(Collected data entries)
What follows belongs to an exercise in optimizing a design on an open flow for small area and few clock cycles; a production flow would make more cautious choices.
In this exercise RTL edits were held to simulation tests only and were not proved equivalent to the original.
Power is estimated from default activity; no workload was simulated.

**flow/design.v**
```verilog
module mb_crc16 (
    input  wire [15:0] crc_in,
    input  wire [7:0]  data,
    output reg  [15:0] crc_out
);
    integer i;
    always @* begin
        crc_out = crc_in ^ {8'h00, data};
        for (i = 0; i < 8; i = i + 1) begin
            if (crc_out[0])
                crc_out = (crc_out >> 1) ^ 16'hA001;
            else
                crc_out = crc_out >> 1;
        end
    end
endmodule
module mb_encoder (
    input  wire        clk,
    input  wire        rst,
    input  wire        req_valid,
    output wire        req_ready,
    input  wire        req_kind,       
    input  wire [15:0] req_tid,
    input  wire [7:0]  req_unit,
    input  wire [7:0]  req_fc,
    input  wire [15:0] req_addr,
    input  wire [15:0] req_qty,
    input  wire [15:0] req_value,
    input  wire        wd_valid,
    output wire        wd_ready,
    input  wire [7:0]  wd_byte,
    output wire        tx_valid,
    input  wire        tx_ready,
    output reg  [7:0]  tx_byte,
    output wire        tx_last,
    output wire        tx_err
);
    reg  [8:0]  q;         
    reg  [15:0] crc;
    wire [11:0] end_lo   = {1'b0, req_addr[10:0]} + {1'b0, req_qty[10:0]};
    wire        range_ok = ~&req_addr[15:11] || (end_lo <= 12'd2048);
    wire        qty_nz   = |req_qty;
    wire        qty_coil = qty_nz && (req_qty <= 16'd2000);
    wire        qty_reg  = qty_nz && (req_qty <= 16'd125);
    reg         req_ok;
    always @* begin
        case (req_fc)
            8'h01, 8'h0F: req_ok = qty_coil && range_ok;
            8'h03, 8'h10: req_ok = qty_reg && range_ok;
            8'h06:        req_ok = (req_qty == 16'd1);
            default:      req_ok = 1'b0;
        endcase
    end
    wire        is0f     = (req_fc == 8'h0F);
    wire        is10     = (req_fc == 8'h10);
    wire        multi    = is0f || is10;
    wire [10:0] qty_p7   = req_qty[10:0] + 11'd7;
    wire [7:0]  bc       = is10 ? {req_qty[6:0], 1'b0} : qty_p7[10:3];
    wire [8:0]  mbap_len = multi ? (9'd7 + {1'b0, bc}) : 9'd6;
    wire [15:0] word2    = (req_fc == 8'h06) ? req_value : req_qty;
    wire        rtu0 = (q == 9'd0) && !req_kind;
    wire [8:0]  e    = {q[8:3], q[2] | rtu0, q[1] | rtu0, q[0]};
    wire [9:0]  t    = {1'b0, e} - {1'b0, mbap_len} - 10'd5;
    wire        t0   = (t == 10'd0);
    wire        t1   = (t == 10'd1);
    wire        t2   = (t == 10'd2);
    wire        in_data = (e >= 9'd13) && (t[9] || t0);
    reg [7:0] hdr_byte;
    always @* begin
        case (e[3:0])
            4'd0:    hdr_byte = req_tid[15:8];
            4'd1:    hdr_byte = req_tid[7:0];
            4'd4:    hdr_byte = {7'd0, mbap_len[8]};
            4'd5:    hdr_byte = mbap_len[7:0];
            4'd6:    hdr_byte = req_unit;
            4'd7:    hdr_byte = req_fc;
            4'd8:    hdr_byte = req_addr[15:8];
            4'd9:    hdr_byte = req_addr[7:0];
            4'd10:   hdr_byte = word2[15:8];
            4'd11:   hdr_byte = word2[7:0];
            4'd12:   hdr_byte = bc;
            default: hdr_byte = 8'h00;
        endcase
    end
    wire [7:0] coil_mask = (is0f && t0 && req_qty[2:0] != 3'd0)
                           ? (8'hFF >> (4'd8 - {1'b0, req_qty[2:0]})) : 8'hFF;
    always @* begin
        if (!req_ok)
            tx_byte = 8'h00;
        else if (t1)
            tx_byte = crc[7:0];
        else if (t2)
            tx_byte = crc[15:8];
        else if (in_data)
            tx_byte = wd_byte & coil_mask;
        else
            tx_byte = hdr_byte;
    end
    assign tx_err    = !req_ok;
    assign tx_last   = !req_ok || (req_kind ? t0 : t2);
    assign tx_valid  = req_valid && (!in_data || wd_valid);
    assign wd_ready  = in_data && tx_ready;
    assign req_ready = tx_ready && tx_last && (!in_data || wd_valid);
    wire        tx_fire = tx_valid && tx_ready;
    wire [15:0] crc_next;
    mb_crc16 u_crc (.crc_in(crc), .data(tx_byte), .crc_out(crc_next));
    always @(posedge clk) begin
        if (rst) begin
            q   <= 9'd0;
            crc <= 16'hFFFF;
        end else if (tx_fire) begin
            if (tx_last) begin
                q   <= 9'd0;
                crc <= 16'hFFFF;
            end else begin
                q   <= e + 9'd1;
                if (!t1)
                    crc <= crc_next;
            end
        end
    end
endmodule
module mb_decoder (
    input  wire        clk,
    input  wire        rst,
    input  wire        rx_valid,
    output wire        rx_ready,
    input  wire [7:0]  rx_byte,
    input  wire        rx_last,
    input  wire        rx_kind,       
    output wire        pd_valid,
    input  wire        pd_ready,
    output wire [7:0]  pd_byte,
    output wire        dec_valid,
    input  wire        dec_ready,
    output reg  [1:0]  dec_status,    
    output wire [15:0] dec_tid,
    output wire [7:0]  dec_unit,
    output reg  [2:0]  dec_class,     
    output wire [7:0]  dec_fc,
    output wire [15:0] dec_a,
    output wire [15:0] dec_b
);
    localparam ST_OK    = 2'd0;
    localparam ST_TRUNC = 2'd1;
    localparam ST_CRC   = 2'd2;
    localparam ST_MALF  = 2'd3;
    localparam C_INVALID = 3'd0;
    localparam C_EXC     = 3'd1;
    localparam C_REGS    = 3'd2;
    localparam C_COILS   = 3'd3;
    localparam C_WR      = 3'd4;
    reg         rec;           
    reg  [9:0]  cnt;           
    reg         kind;
    reg  [7:0]  prev1, prev2;  
    reg  [15:0] crc;           
    reg  [15:0] tid;           
    reg         hbad;          
    reg         lsat;          
    reg  [9:0]  mlen;          
    reg  [7:0]  unit, fc;      
    reg  [7:0]  a_hi, a_lo;    
    reg  [7:0]  b_hi, b_lo;    
    wire [9:0] pos      = rec ? 10'd0 : cnt;
    wire       first    = (pos == 10'd0);
    wire       kind_cur = first ? rx_kind : kind;
    wire       pd_pos   = kind ? (pos >= 10'd7) : (pos >= 10'd3);
    assign pd_valid = rx_valid && pd_pos;
    assign pd_byte  = kind ? rx_byte : prev2;
    assign rx_ready = rec ? dec_ready : (!pd_pos || pd_ready);
    wire   rx_fire  = rx_valid && rx_ready;
    assign dec_valid = rec;
    wire [15:0] crc_upd;
    mb_crc16 u_crc (.crc_in(first ? 16'hFFFF : crc), .data(rx_byte), .crc_out(crc_upd));
    wire [9:0] fpos   = kind_cur ? (pos - 10'd6) : pos;
    wire       fc_wr  = (fc == 8'h06) || (fc == 8'h0F) || (fc == 8'h10);
    always @(posedge clk) begin
        if (rst) begin
            rec  <= 1'b0;
            cnt  <= 10'd0;
        end else begin
            if (rec && dec_ready)
                rec <= 1'b0;
            if (rx_fire) begin
                if (rx_last) begin
                    rec <= 1'b1;
                    cnt <= pos;
                end else begin
                    cnt <= pos + 10'd1;
                end
            end else if (rec && dec_ready) begin
                cnt <= 10'd0;
            end
        end
    end
    always @(posedge clk) begin
        if (rx_fire) begin
            kind  <= kind_cur;
            prev1 <= rx_byte;
            prev2 <= prev1;
            crc   <= crc_upd;
            case (pos)
                10'd0: tid[15:8] <= rx_byte;
                10'd1: tid[7:0]  <= rx_byte;
                10'd2: hbad      <= |rx_byte;
                10'd3: hbad      <= hbad | (|rx_byte);
                10'd4: begin
                    lsat       <= |rx_byte[7:2];
                    mlen[9:8]  <= rx_byte[1:0];
                end
                10'd5: begin
                    mlen[7:0]  <= rx_byte;
                    hbad       <= hbad | (!lsat && mlen[9:8] == 2'd0 && rx_byte[7:1] == 7'd0);
                end
                default: ;
            endcase
            case (fpos)
                10'd0: unit <= rx_byte;
                10'd1: fc   <= rx_byte;
                10'd2: begin
                    a_hi <= fc_wr ? rx_byte : 8'h00;
                    a_lo <= rx_byte;
                end
                10'd3: if (fc_wr) a_lo <= rx_byte;
                10'd4: b_hi <= rx_byte;
                10'd5: b_lo <= rx_byte;
                default: ;
            endcase
        end
    end
    wire [9:0]  m_cnt  = cnt - (kind ? 10'd6 : 10'd2);
    wire [10:0] tcp_end = {1'b0, mlen} + 11'd5;    
    always @* begin
        if (kind) begin
            if (cnt < 10'd5)
                dec_status = ST_TRUNC;
            else if (hbad)
                dec_status = ST_MALF;
            else if (lsat || {1'b0, cnt} < tcp_end)
                dec_status = ST_TRUNC;
            else if ({1'b0, cnt} > tcp_end)
                dec_status = ST_MALF;
            else
                dec_status = ST_OK;
        end else begin
            if (cnt < 10'd3)
                dec_status = ST_TRUNC;
            else if (crc != 16'h0000)
                dec_status = ST_CRC;
            else
                dec_status = ST_OK;
        end
    end
    always @* begin
        dec_class = C_INVALID;
        if (fc[7]) begin
            if (m_cnt == 10'd2)
                dec_class = C_EXC;
        end else if (fc == 8'h01) begin
            if (m_cnt == {2'b00, a_lo} + 10'd2)
                dec_class = C_COILS;
        end else if (fc == 8'h03) begin
            if (m_cnt == {2'b00, a_lo} + 10'd2 && !a_lo[0])
                dec_class = C_REGS;
        end else if (fc_wr) begin
            if (m_cnt == 10'd5)
                dec_class = C_WR;
        end
    end
    assign dec_tid  = tid;
    assign dec_unit = unit;
    assign dec_fc   = fc;
    assign dec_a    = {a_hi, a_lo};
    assign dec_b    = {b_hi, b_lo};
endmodule
module mbcodec (
    input  wire        clk,
    input  wire        rst,
    input  wire        req_valid,
    output wire        req_ready,
    input  wire        req_kind,
    input  wire [15:0] req_tid,
    input  wire [7:0]  req_unit,
    input  wire [7:0]  req_fc,
    input  wire [15:0] req_addr,
    input  wire [15:0] req_qty,
    input  wire [15:0] req_value,
    input  wire        wd_valid,
    output wire        wd_ready,
    input  wire [7:0]  wd_byte,
    output wire        tx_valid,
    input  wire        tx_ready,
    output wire [7:0]  tx_byte,
    output wire        tx_last,
    output wire        tx_err,
    input  wire        rx_valid,
    output wire        rx_ready,
    input  wire [7:0]  rx_byte,
    input  wire        rx_last,
    input  wire        rx_kind,
    output wire        pd_valid,
    input  wire        pd_ready,
    output wire [7:0]  pd_byte,
    output wire        dec_valid,
    input  wire        dec_ready,
    output wire [1:0]  dec_status,
    output wire [15:0] dec_tid,
    output wire [7:0]  dec_unit,
    output wire [2:0]  dec_class,
    output wire [7:0]  dec_fc,
    output wire [15:0] dec_a,
    output wire [15:0] dec_b
);
    mb_encoder u_enc (
        .clk(clk), .rst(rst),
        .req_valid(req_valid), .req_ready(req_ready), .req_kind(req_kind),
        .req_tid(req_tid), .req_unit(req_unit), .req_fc(req_fc),
        .req_addr(req_addr), .req_qty(req_qty), .req_value(req_value),
        .wd_valid(wd_valid), .wd_ready(wd_ready), .wd_byte(wd_byte),
        .tx_valid(tx_valid), .tx_ready(tx_ready), .tx_byte(tx_byte),
        .tx_last(tx_last), .tx_err(tx_err)
    );
    mb_decoder u_dec (
        .clk(clk), .rst(rst),
        .rx_valid(rx_valid), .rx_ready(rx_ready), .rx_byte(rx_byte),
        .rx_last(rx_last), .rx_kind(rx_kind),
        .pd_valid(pd_valid), .pd_ready(pd_ready), .pd_byte(pd_byte),
        .dec_valid(dec_valid), .dec_ready(dec_ready), .dec_status(dec_status),
        .dec_tid(dec_tid), .dec_unit(dec_unit), .dec_class(dec_class),
        .dec_fc(dec_fc), .dec_a(dec_a), .dec_b(dec_b)
    );
endmodule
```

DIRECTIONS
The answer must consist of every line from the entries above that contains the string "lsat".

ANSWER SECTION
    reg         lsat;          
                    lsat       <= |rx_byte[7:2];
                    hbad       <= hbad | (!lsat && mlen[9:8] == 2'd0 && rx_byte[7:1] == 7'd0);
            else if (lsat || {1'b0, cnt} < tcp_end)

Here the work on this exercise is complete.